Here is a word to the wise. Just wait outside of the audition room. I feel like that is the most professional way to go. Imagine actors’ parents and/or significant others came with them when they’re kids and/or partners were auditioning for something? NO. It would never ever happen! Or if it did, that person would 100% not get the job. BUT THANK YOU ANYWAY, DEREK. I mean, I imagine Sara did not get the spot at Julliard because you almost had to be escorted out of the venue, BUT you were there and that was enough.

24. But wait, no, she got an early acceptance

Because she used a folding char in her routine (which made me SO MAD because in my opinion only the Backstreet Boys could do that, and even then, that was my least favourite Backstreet Boys dance ever)? Also, the judge says “I can’t say this on the record, but…[offers her an acceptance]” and see, to me that would make me think he was lying OR I was not going to make it in still. SHOW ME THE MONEY AND/OR CONTRACT, SIR. Then I will believe you. Until then, I will assume that my boyfriend who broke into the auditorium when I’m trying to audition for this incredibly exclusive school completely ruined my audition. Who then also ran out ON STAGE when I was finished my routine and yelled at the judging panel. NO. Oh my god, that would seriously cause some serious tension between us. As in, I would probably say “What is WRONG with you!?” and/or “Could we not have just freaked out AFTER the fact and/or gotten Chinese food in celebration?” And no matter what his answer would be I’d still be like, “No, but seriously like… my routine was like, two minuts. You couldn’t have just opened the door a bit, then closed it and just stood there until I was done?”

Am I being irrational here? (No.)


Because she DID get in! And Derek didn’t go jail and is going to medical school!
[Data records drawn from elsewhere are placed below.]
**config.mk**
```make
export PLATFORM = sky130hd
export DESIGN_NAME = sample_serial_transmitter
export DESIGN_NICKNAME = d
export VERILOG_FILES = /design/src/rtl/sample_serial_transmitter.sv
export SDC_FILE = /design/constraint.sdc
export NUM_CORES = 1
export LEC_CHECK = 0
export CORE_MARGIN = 10
export CORE_UTILIZATION = 43
export DETAILED_ROUTE_END_ITERATION = 6
export HOLD_SLACK_MARGIN = 0.02
export PLACE_DENSITY = 0.73
export RECOVER_POWER = 50
export REMOVE_ABC_BUFFERS = 1
export SLEW_MARGIN = 20
export SYNTH_ARGS = -nofsm -noshare
export SYNTH_HDL_FRONTEND = slang
export SYNTH_SLANG_ARGS = --single-unit
```
**constraint.sdc**
```tcl
create_clock -name i_Clock -period 2.8 [get_ports i_Clock]
set_clock_uncertainty 0.15 [all_clocks]
set_input_delay 0.56 -clock i_Clock [delete_from_list [all_inputs] [get_ports i_Clock]]
set_output_delay 0.56 -clock i_Clock [all_outputs]
set_load 0.01 [all_outputs]
```
--- config.mk ---
export PLATFORM = sky130hd
export DESIGN_NAME = motor_ramp_sequencer
export DESIGN_NICKNAME = d
export VERILOG_FILES = /design/src/rtl/motor_ramp_sequencer.sv
export SDC_FILE = /design/constraint.sdc
export NUM_CORES = 1
export LEC_CHECK = 0
export ABC_CLOCK_PERIOD_IN_PS = 3300
export BUFFER_PORTS_ARGS = -buffer_cell sky130_fd_sc_hd__buf_2
export CORE_MARGIN = 1.5
export CORE_UTILIZATION = 48
export CTS_BUF_LIST = sky130_fd_sc_hd__clkbuf_4 sky130_fd_sc_hd__clkbuf_8
export CTS_CLUSTER_DIAMETER = 50
export DETAILED_ROUTE_END_ITERATION = 10
export PLACE_DENSITY = 0.66
export SYNTH_ARGS = -nofsm -noshare
export SYNTH_HDL_FRONTEND = slang
export SYNTH_SLANG_ARGS = --single-unit
export TNS_END_PERCENT = 1
--- constraint.sdc ---
create_clock -name i_clk -period 3.3 [get_ports i_clk]
set_input_delay 0.33 -clock i_clk [delete_from_list [all_inputs] [get_ports i_clk]]
set_output_delay 0.33 -clock i_clk [all_outputs]
set_load 0.005 [all_outputs]
File: config.mk
export PLATFORM = sky130hd
export DESIGN_NAME = mcu_stripe_reader
export DESIGN_NICKNAME = d
export VERILOG_FILES = /design/src/rtl/mcu_stripe_reader.sv
export SDC_FILE = /design/constraint.sdc
export NUM_CORES = 1
export LEC_CHECK = 0
export CAP_MARGIN = 20
export CORE_MARGIN = 4
export CORE_UTILIZATION = 40
export DETAILED_ROUTE_END_ITERATION = 10
export PLACE_DENSITY = 0.69
export SLEW_MARGIN = 10
export SYNTH_ARGS = -nofsm -noshare
export SYNTH_HDL_FRONTEND = slang
export SYNTH_SLANG_ARGS = --single-unit
File: constraint.sdc
create_clock -name clock -period 2.5 [get_ports clock]
set_input_delay 0.375 -clock clock [delete_from_list [all_inputs] [get_ports clock]]
set_output_delay 0.375 -clock clock [all_outputs]
set_load 0.005 [all_outputs]
$ cat src/rtl/nettlp_bar0_regs.sv
`default_nettype none
// ============================================================================
// Module   : nettlp_bar0_regs
// Purpose  : BAR0 register target for the NetTLP adapter. It sits on the RX
//            AXI-Stream of the 7-series PCIe core and decodes single-DW 32-bit
//            MWr and MRd TLPs. It holds the adapter_reg_* encapsulation
//            settings used by the Ethernet side. MRd requests are answered
//            with a CplD on the shared TX stream, through the req/ack arbiter.
// Ports    : user_clk, user_reset       - clock and async active-high reset
//            cfg_*_number               - completer ID {bus, dev, func}
//            m_axis_rx_*                - inbound TLP stream (tuser[2]=BAR0)
//            s_axis_tx_req/ack          - TX arbitration handshake
//            s_axis_tx_*                - outbound completion stream
//            adapter_reg_*              - register contents
// Revision : 1.0 - initial release
// ============================================================================
module nettlp_bar0_regs #(
  parameter int          C_DATA_WIDTH = 64,              // only 64 supported
  parameter int          KEEP_WIDTH   = C_DATA_WIDTH / 8,
  parameter logic [31:0] ID_VALUE     = 32'h4E54_0100
) (
  input  logic                    user_clk,
  input  logic                    user_reset,
  input  logic [7:0]              cfg_bus_number,
  input  logic [4:0]              cfg_device_number,
  input  logic [2:0]              cfg_function_number,
  // RX TLP stream
  input  logic [C_DATA_WIDTH-1:0] m_axis_rx_tdata,
  input  logic [KEEP_WIDTH-1:0]   m_axis_rx_tkeep,
  input  logic                    m_axis_rx_tlast,
  input  logic                    m_axis_rx_tvalid,
  output logic                    m_axis_rx_tready,
  input  logic [21:0]             m_axis_rx_tuser,
  // TX completion stream
  output logic                    s_axis_tx_req,
  input  logic                    s_axis_tx_ack,
  input  logic                    s_axis_tx_tready,
  output logic [C_DATA_WIDTH-1:0] s_axis_tx_tdata,
  output logic [KEEP_WIDTH-1:0]   s_axis_tx_tkeep,
  output logic                    s_axis_tx_tlast,
  output logic                    s_axis_tx_tvalid,
  output logic [3:0]              s_axis_tx_tuser,
  // Register contents
  output logic [31:0]             adapter_reg_magic,
  output logic [47:0]             adapter_reg_dstmac,
  output logic [47:0]             adapter_reg_srcmac,
  output logic [31:0]             adapter_reg_dstip,
  output logic [31:0]             adapter_reg_srcip,
  output logic [15:0]             adapter_reg_dstport,
  output logic [15:0]             adapter_reg_srcport
);

  typedef enum logic [2:0] {
    ST_IDLE = 3'd0,
    ST_HDR  = 3'd1,
    ST_DROP = 3'd2,
    ST_REQ  = 3'd3,
    ST_CPL0 = 3'd4,
    ST_CPL1 = 3'd5
  } state_t;

  localparam logic [1:0] FMT_3DW_NODATA = 2'b00;
  localparam logic [1:0] FMT_3DW_DATA   = 2'b10;
  localparam logic [4:0] TYPE_MEM       = 5'b00000;
  localparam logic [4:0] TYPE_CPL       = 5'b01010;

  state_t state_q, state_d;

  // Register file
  logic [31:0] magic_q,   magic_d;
  logic [47:0] dstmac_q,  dstmac_d;
  logic [47:0] srcmac_q,  srcmac_d;
  logic [31:0] dstip_q,   dstip_d;
  logic [31:0] srcip_q,   srcip_d;
  logic [15:0] dstport_q, dstport_d;
  logic [15:0] srcport_q, srcport_d;

  // Header fields captured from beat 0, used for execution and completion
  logic        is_wr_q;
  logic [2:0]  tc_q;
  logic [1:0]  attr_q;
  logic [15:0] req_id_q;
  logic [7:0]  tag_q;
  logic [3:0]  first_be_q;
  // Read result and lower address captured from beat 1
  logic [31:0] rdata_q;
  logic [6:0]  addr_lo_q;

  // --------------------------------------------------------------------------
  // RX decode
  // --------------------------------------------------------------------------
  logic        w_rx_ready;
  logic        w_rx_fire;
  logic        w_beat0;
  logic        w_beat1;
  logic        w_wr_en;
  logic        w_rd_cap;
  logic [31:0] w_dw0;
  logic [31:0] w_dw1;
  logic        w_is_mwr;
  logic        w_is_mrd;
  logic        w_hdr_ok;
  logic [5:0]  w_idx;
  logic [31:0] w_wdata;
  logic [31:0] w_rd_val;
  logic [31:0] w_merged;

  // Held low while in reset so that nothing upstream sees a bogus accept.
  assign w_rx_ready = ~user_reset &
                      ((state_q == ST_IDLE) | (state_q == ST_HDR) | (state_q == ST_DROP));
  assign m_axis_rx_tready = w_rx_ready;

  assign w_rx_fire = m_axis_rx_tvalid & w_rx_ready;
  assign w_beat0   = (state_q == ST_IDLE) & w_rx_fire;
  assign w_beat1   = (state_q == ST_HDR) & w_rx_fire;

  assign w_dw0    = m_axis_rx_tdata[31:0];
  assign w_dw1    = m_axis_rx_tdata[63:32];
  assign w_is_mwr = (w_dw0[30:29] == FMT_3DW_DATA)   && (w_dw0[28:24] == TYPE_MEM);
  assign w_is_mrd = (w_dw0[30:29] == FMT_3DW_NODATA) && (w_dw0[28:24] == TYPE_MEM);
  assign w_hdr_ok = (w_is_mwr | w_is_mrd) && (w_dw0[9:0] == 10'd1) && m_axis_rx_tuser[2];

  // Beat 1 carries the address in the low DW and, for MWr, the payload above.
  assign w_idx   = m_axis_rx_tdata[7:2];
  assign w_wdata = m_axis_rx_tdata[63:32];

  // A beat 1 without tlast is malformed: it is dropped with no side effect.
  assign w_wr_en  = w_beat1 & m_axis_rx_tlast & is_wr_q;
  assign w_rd_cap = w_beat1 & m_axis_rx_tlast & ~is_wr_q;

  // Read view of the register at the beat-1 address. It also serves as the
  // "old" word for byte-enable merging, so partial writes keep untouched
  // bytes and any bits above a field's width fall away naturally.
  always_comb begin
    w_rd_val = 32'h0;
    case (w_idx)
      6'd0:    w_rd_val = magic_q;
      6'd1:    w_rd_val = {16'h0, dstmac_q[47:32]};
      6'd2:    w_rd_val = dstmac_q[31:0];
      6'd3:    w_rd_val = {16'h0, srcmac_q[47:32]};
      6'd4:    w_rd_val = srcmac_q[31:0];
      6'd5:    w_rd_val = dstip_q;
      6'd6:    w_rd_val = srcip_q;
      6'd7:    w_rd_val = {16'h0, dstport_q};
      6'd8:    w_rd_val = {16'h0, srcport_q};
      6'd9:    w_rd_val = ID_VALUE;
      default: w_rd_val = 32'h0;
    endcase
  end

  function automatic logic [31:0] be_merge(input logic [31:0] old_v,
                                           input logic [31:0] new_v,
                                           input logic [3:0]  be);
    logic [31:0] r;
    r = old_v;
    for (int b = 0; b < 4; b++) begin
      if (be[b]) r[8*b +: 8] = new_v[8*b +: 8];
    end
    return r;
  endfunction

  assign w_merged = be_merge(w_rd_val, w_wdata, first_be_q);

  // Register next-state; offset 0x24 (ID) and unmapped offsets ignore writes.
  always_comb begin
    magic_d   = magic_q;
    dstmac_d  = dstmac_q;
    srcmac_d  = srcmac_q;
    dstip_d   = dstip_q;
    srcip_d   = srcip_q;
    dstport_d = dstport_q;
    srcport_d = srcport_q;
    if (w_wr_en) begin
      case (w_idx)
        6'd0:    magic_d          = w_merged;
        6'd1:    dstmac_d[47:32]  = w_merged[15:0];
        6'd2:    dstmac_d[31:0]   = w_merged;
        6'd3:    srcmac_d[47:32]  = w_merged[15:0];
        6'd4:    srcmac_d[31:0]   = w_merged;
        6'd5:    dstip_d          = w_merged;
        6'd6:    srcip_d          = w_merged;
        6'd7:    dstport_d        = w_merged[15:0];
        6'd8:    srcport_d        = w_merged[15:0];
        default: ;
      endcase
    end
  end

  // --------------------------------------------------------------------------
  // FSM: next state and TX outputs
  // --------------------------------------------------------------------------
  logic [31:0] w_cpl_dw0;
  logic [31:0] w_cpl_dw1;
  logic [31:0] w_cpl_dw2;

  // CplD header: fmt/type, TC and attr echoed, TD/EP clear, length 1.
  assign w_cpl_dw0 = {1'b0, FMT_3DW_DATA, TYPE_CPL, 1'b0, tc_q, 4'h0,
                      2'b00, attr_q, 2'b00, 10'd1};
  // Completer ID, status SC, BCM clear, byte count 4.
  assign w_cpl_dw1 = {cfg_bus_number, cfg_device_number, cfg_function_number,
                      3'b000, 1'b0, 12'd4};
  assign w_cpl_dw2 = {req_id_q, tag_q, 1'b0, addr_lo_q};

  always_comb begin
    state_d          = state_q;
    s_axis_tx_req    = 1'b0;
    s_axis_tx_tvalid = 1'b0;
    s_axis_tx_tlast  = 1'b0;
    s_axis_tx_tdata  = '0;
    s_axis_tx_tkeep  = '0;
    case (state_q)
      ST_IDLE: begin
        // A TLP that ends on beat 0 cannot be a supported request.
        if (w_rx_fire && !m_axis_rx_tlast) begin
          state_d = w_hdr_ok ? ST_HDR : ST_DROP;
        end
      end
      ST_HDR: begin
        if (w_rx_fire) begin
          if (!m_axis_rx_tlast) state_d = ST_DROP;
          else if (is_wr_q)     state_d = ST_IDLE;
          else                  state_d = ST_REQ;
        end
      end
      ST_DROP: begin
        if (w_rx_fire && m_axis_rx_tlast) state_d = ST_IDLE;
      end
      ST_REQ: begin
        s_axis_tx_req = 1'b1;
        if (s_axis_tx_ack) state_d = ST_CPL0;
      end
      ST_CPL0: begin
        // Grant is only checked in REQ; losing ack here does not abort.
        s_axis_tx_req    = 1'b1;
        s_axis_tx_tvalid = 1'b1;
        s_axis_tx_tdata  = {w_cpl_dw1, w_cpl_dw0};
        s_axis_tx_tkeep  = {KEEP_WIDTH{1'b1}};
        if (s_axis_tx_tready) state_d = ST_CPL1;
      end
      ST_CPL1: begin
        s_axis_tx_req    = 1'b1;
        s_axis_tx_tvalid = 1'b1;
        s_axis_tx_tlast  = 1'b1;
        s_axis_tx_tdata  = {rdata_q, w_cpl_dw2};
        s_axis_tx_tkeep  = {KEEP_WIDTH{1'b1}};
        if (s_axis_tx_tready) state_d = ST_IDLE;
      end
      default: state_d = ST_IDLE;
    endcase
  end

  assign s_axis_tx_tuser = 4'h0;

  // --------------------------------------------------------------------------
  // Sequential state
  // --------------------------------------------------------------------------
  always_ff @(posedge user_clk or posedge user_reset) begin
    if (user_reset) begin
      state_q    <= ST_IDLE;
      magic_q    <= '0;
      dstmac_q   <= '0;
      srcmac_q   <= '0;
      dstip_q    <= '0;
      srcip_q    <= '0;
      dstport_q  <= '0;
      srcport_q  <= '0;
      is_wr_q    <= 1'b0;
      tc_q       <= '0;
      attr_q     <= '0;
      req_id_q   <= '0;
      tag_q      <= '0;
      first_be_q <= '0;
      rdata_q    <= '0;
      addr_lo_q  <= '0;
    end else begin
      state_q   <= state_d;
      magic_q   <= magic_d;
      dstmac_q  <= dstmac_d;
      srcmac_q  <= srcmac_d;
      dstip_q   <= dstip_d;
      srcip_q   <= srcip_d;
      dstport_q <= dstport_d;
      srcport_q <= srcport_d;
      if (w_beat0) begin
        is_wr_q    <= w_is_mwr;
        tc_q       <= w_dw0[22:20];
        attr_q     <= w_dw0[13:12];
        req_id_q   <= w_dw1[31:16];
        tag_q      <= w_dw1[15:8];
        first_be_q <= w_dw1[3:0];
      end
      // Read data is sampled at decode; later writes do not alter the CplD.
      if (w_rd_cap) begin
        rdata_q   <= w_rd_val;
        addr_lo_q <= m_axis_rx_tdata[6:0];
      end
    end
  end

  assign adapter_reg_magic   = magic_q;
  assign adapter_reg_dstmac  = dstmac_q;
  assign adapter_reg_srcmac  = srcmac_q;
  assign adapter_reg_dstip   = dstip_q;
  assign adapter_reg_srcip   = srcip_q;
  assign adapter_reg_dstport = dstport_q;
  assign adapter_reg_srcport = srcport_q;

  // Stream bits with no function here (tkeep, other tuser bits, header
  // fields not needed for a 1-DW target).
  logic unused_ok;
  assign unused_ok = ^{m_axis_rx_tdata, m_axis_rx_tkeep, m_axis_rx_tuser};

endmodule
`default_nettype wire

$ cat config.mk
export PLATFORM = sky130hd
export DESIGN_NAME = nettlp_bar0_regs
export DESIGN_NICKNAME = d
export VERILOG_FILES = /design/src/rtl/nettlp_bar0_regs.sv
export SDC_FILE = /design/constraint.sdc
export NUM_CORES = 1
export LEC_CHECK = 0
export CAP_MARGIN = 40
export CORE_UTILIZATION = 45
export CTS_CLUSTER_DIAMETER = 150
export DETAILED_ROUTE_END_ITERATION = 10
export PLACE_DENSITY = 0.77
export SLEW_MARGIN = 10
export SYNTH_ARGS = -nofsm -noshare
export SYNTH_HDL_FRONTEND = slang
export SYNTH_SLANG_ARGS = --single-unit
$ cat constraint.sdc
create_clock -name user_clk -period 16.4 [get_ports user_clk]
set_clock_uncertainty 0.15 [all_clocks]
set_input_delay 2.46 -clock user_clk [delete_from_list [all_inputs] [get_ports user_clk]]
set_output_delay 2.46 -clock user_clk [all_outputs]
set_load 0.01 [all_outputs]
* After elaboration in Yosys (flattened, before gate mapping)
Index checks and enable logic that the tools add are counted.
** Storage, ports and cells
- Input port bits :: 116
- Output and inout bits :: 304
- Word-level logic and storage cells :: 95
- Register bits after elaboration :: 300
** Cells by class
- Reductions and logical operators :: 23
- Bitwise logic cells :: 12
- Eq/ne operators :: 22
- Multiplexer cells :: 20
** Operators by type and width (count)
- $pmux W32 S10 :: 1
- $pmux W64 S2 :: 1
- $mux W8 :: 5
- $eq A6 B3 Y1 const B :: 4
- $mux W3 :: 6
- $pmux W3 S6 :: 1
- $reduce_and A2 Y1 :: 9
- $eq A6 B2 Y1 const B :: 2
- $eq A6 B4 Y1 const B :: 2
- $eq A10 B1 Y1 const B :: 1
- $ne A2 B2 Y1 const B :: 4
- $and A1 B1 Y1 :: 7
- $eq A3 B2 Y1 const B :: 2
- $eq A3 B3 Y1 const B :: 2
- $eq A6 B1 Y1 const B :: 1
- $logic_and A1 B1 Y1 :: 6
- $logic_not A6 Y1 :: 1
- $mux W2 :: 3
- $reduce_and A6 Y1 :: 1
- $logic_not A5 Y1 :: 1
- $ne A2 B1 Y1 const B :: 2
- $eq A3 B1 Y1 const B :: 1
- $logic_not A3 Y1 :: 1
- $mux W1 :: 3
- other kinds (7) :: 10

* Logic depth before layout (Yosys ltp)
- Depth after elaboration :: 9
- Gate-level depth with buffers :: 9
- Gate-level depth less buffers :: 5

* Least setup slack after synthesis
No wires, ideal clock.
- Path type :: input-to-output
- Start point :: in user_reset
- End point :: out m_axis_rx_tready
- Slack :: 10986 ps
- Arrival :: 2804 ps
- Buffers on the path :: 0
- Data required time :: 13790 ps
- Stages on the path :: 1
- Cell sequence :: a211oi_1
** On the way
- Word-level cells in the longest chain between the ends :: 2
** RTL lines
- start: declaration :: RTL line 23 : input logic user_reset,
- $not A1 Y1 :: RTL line 109 : assign w_rx_ready = ~user_reset &
- $and A1 B1 Y1 :: RTL line 109
- end: declaration :: RTL line 32 : output logic m_axis_rx_tready,
No other way between the ends.

* Final worst setup path
Ends and elaborated chain as after synthesis.

==> flow_summary.yaml <==
yosys:
  yosysSeqAreaShare: 0.535
  synth_edf_count: 0
  syn_avg_cell_area_um2: 10.7
  postSynthCellCount: 1308
  synth-seq-cells: 300
  yosysWarnings: 0
  synth_area_mm2: 0.0140
  async_reset_ff_frac: 1.00
  synth_top_cell_by_area: "dfrtp_1"
  synth_top_area_frac: 0.535
  synth.area.top_cells: "dfrtp_1 54%, mux2_2 7.2%, o21ai_0 6.6%, nand2_1 5.7%, mux2i_1 4.9%"
  ys.flop_type: "dfrtp_1"
  synth.distinct_cells: 62
clock_tree:
  cts_hold_buf: 0
  clk_latency_ns: 0.52
  cts_sinks: 300
  cts_tree: "built"
  cts-root-buf: "clkbuf_16"
  postCtsSetupBuffers: 0
  cts_max_path_buffers: 3
  numCtsBuffers: 34
  cts.reportedPaths.clkPinSlew_ns: 0.05
  cts_resized: 0
  h-tree-depth: 2
job:
  cap_viol_max_count: 0
worst_setup_path:
  cp-endpoint: "m_axis_rx_tready"
  crit_arrival_ns: 3.91
  reg2reg_to: "adapter_reg_dstip[19]"
  cp.depth: 3
  cp-startpoint: "user_reset"
  cp-end-kind: "primary output"
  cp.buffers_inverters: 2
  worstReg2RegStart: "state_q[0]"
  cp_cell_sequence: "clkdlybuf4s50_1 -> a211oi_1 -> clkdlybuf4s50_1"
  crit_top_cell: "clkdlybuf4s50_1"
  crit_slowest_cell: "clkdlybuf4s50_1"
  r2r_cells: 5
  critPathKind: "in -> out"
  required_ns: 13.79
  cpLargestDelayFamily: "buffers and inverters"
  critPathMaxFanout: 4
  r2r_slack_ns: 13.22
  slowest_delay_ns: 0.59
  crit_path_start_kind: "input pin"
timing:
  drv_slew: 0
  hold_viol: 0
  worst_pin_slew_ns: 0.928
  min_period_ns: 6.52
  hold_ws_ns: 0.349
  clock.fmax_ghz: 0.153
  slew_headroom: 0.364
  setup_viol: 0
  fin_crit_sh: 0.397
  fin_setup_tns_ns: 0
  rsz0062_at_grt: "no"
detailed_routing:
  dr.first_iter.drc_count: 959
  routed_wl_mm: 47.7
  wl_per_cell_um: 23.1
  vias_per_cell: 5.76
  drt-pass1-iter-count: 5
  vias: 11900
  drc: 0
  ant_nets: 0
power_and_ir_drop:
  leakagePower_nw: 8.33
  power_density_mw_per_mm2: 112
  irDropWorstVdd_mv: 0.0813
global_routing:
  grt_use_total: 0.299
  grt_pass1_wl_mm: 70.5
  grt_max_degree: 95
  antenna_found_initial: 2
  gr-total-overflow: 0
  grt_pass1_vias: 11400
finish:
  areaGrowthSynthToFinish_pct: 37.3
  fillers: 2498
  drive_gt1_frac: 0.129
  nets: 1756
  layout_commonest_cell: "clkdlybuf4s50_1"
  final_cells: 2062
  final_cell_mix: "373 x clkdlybuf4s50_1, 299 x dfrtp_1, 212 x nand2_1, 185 x o21ai_0, 90 x mux2_2"
min_path:
  hold_path.class: "reg -> reg"
  hp-start: "rdata_q[15]"
floorplanning:
  die_area_mm2: 0.0319
  num_io_pins: 420
  initial_core_util: 0.457
  core-area_mm2: 0.0307
  fp-row-count: 64
  fp.dieH_um: 179
  dieWidth_um: 179
place:
  place_inst: 1999
  dpl.hpwl_mm: 34.4
  io_buffers: 375
  gp_congestion: 0.895
outcome:
  status: "finished, final reports clean"
## layout make-up
cell class / instances / area (um^2) / area share
Clock inverter: 9 / 143 / 0.00740
Inverter: 13 / 56.3 / 0.00292
Multi-Input combinational cell: 889 / 5970 / 0.310
Clock buffer: 51 / 1010 / 0.0527
Tap cell: 396 / 495 / 0.0257
Sequential cell: 300 / 7510 / 0.390
Antenna cell: 2 / 5.00 / 0.000260
Timing Repair Buffer: 402 / 4080 / 0.212
## report_power, final
group / switching [mW] / total [mW] / internal, mW / leakage [nW]
logic: 0.286 / 0.496 / 0.210 / 3.69
registers: 0.0503 / 0.870 / 0.819 / 4.07
clock network: 0.307 / 0.783 / 0.477 / 0.569
total: 0.642 / 2.15 / 1.51 / 8.33
## registers in the layout, summed over array words and instances (netlist names)
register             flops
adapter_reg_dstip       32
adapter_reg_dstmac      48
adapter_reg_dstport     16
adapter_reg_magic       32
adapter_reg_srcip       32
adapter_reg_srcmac      48
adapter_reg_srcport     16
addr_lo_q                7
attr_q                   2
first_be_q               4
is_wr_q                  1
rdata_q                 32
req_id_q                16
state_q                  3
tag_q                    8
tc_q                     3
## synth_stat cells, types with 3 or more instances
library cell	instances
mux2i_1	69
nor3_1	7
o21ai_0	185
nand3_1	23
a2bb2oi_1	12
o2bb2ai_1	16
a32oi_1	7
o211ai_1	4
a221o_1	3
buf_2	31
o22ai_1	4
clkbuf_1	53
and3_1	42
a21o_1	4
or4_1	3
mux2_2	90
nand2_1	212
nor2b_1	5
nor2_1	60
inv_1	11
a21oi_1	46
and2_1	5
o31ai_1	10
a22oi_1	11
buf_4	22
dfrtp_1	300
a31oi_1	3
mux4_2	24
## worst min path at each step
stage / cells after the start / slack (ns) / endpoint
global placement: 2 / 0.33 / adapter_reg_dstmac[44]
CTS: 1 / 0.35 / req_id_q[12]
global route: 1 / 0.36 / rdata_q[15]
detailed placement: 1 / 0.34 / req_id_q[12]
floorplan: 2 / 0.32 / rdata_q[22]
finish: 1 / 0.35 / rdata_q[15]
## metal layers
layer | routed length (um) | global-route usage | up-vias
met5 | 0 | 0 | -
met4 | 2040 | 0.129 | 0
met3 | 4200 | 0.0667 | 105
met2 | 20900 | 0.432 | 559
met1 | 20600 | 0.430 | 5906
li1 | - | - | 5297
## kinds of logic after synthesis
family | after synthesis | synth area share
other | 1 | 0.000267
AOI/OAI and AO/OA | 323 | 0.137
DFF | 300 | 0.535
and+or+nand+nor | 377 | 0.124
buffers and inverters | 123 | 0.0426
muxes | 184 | 0.161
## through the flow
stage	instance area, um^2	utilization	power (mW)	setup slack, ns
4_1_cts	19300	0.628	2.15	9.83
6_report	19300	0.628	2.15	9.88
3_3_place_gp	17900	0.583	1.35	9.83
5_1_grt	19300	0.628	2.24	9.80
3_5_place_dp	18100	0.590	1.37	9.84
2_1_floorplan	14000	-	1.18	5.50
(Power assumes the default switching activity.)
And Kerry Washington is awesome as always! And Nikki’s dancing and it’s fine. It’s all fine, you guys! We had fun. We still love Save The Last Dance because you know why? We know it off by heart and I’ll be listening to the soundtrack until I literally can’t listen to it anymore*.

*Which is a lie. I can always listen to the soundtrack, and I can always watch this movie. Because KC and Jo-Jo just started playing again and OH MAN. Grade 10, you guys. School dancing. Thinking you knew the steps to “You Can Do It.” OH TO BE YOUNG AGAIN. (Cherish this time, guys.) (Just avoid the pleather AVOID IT. For me.)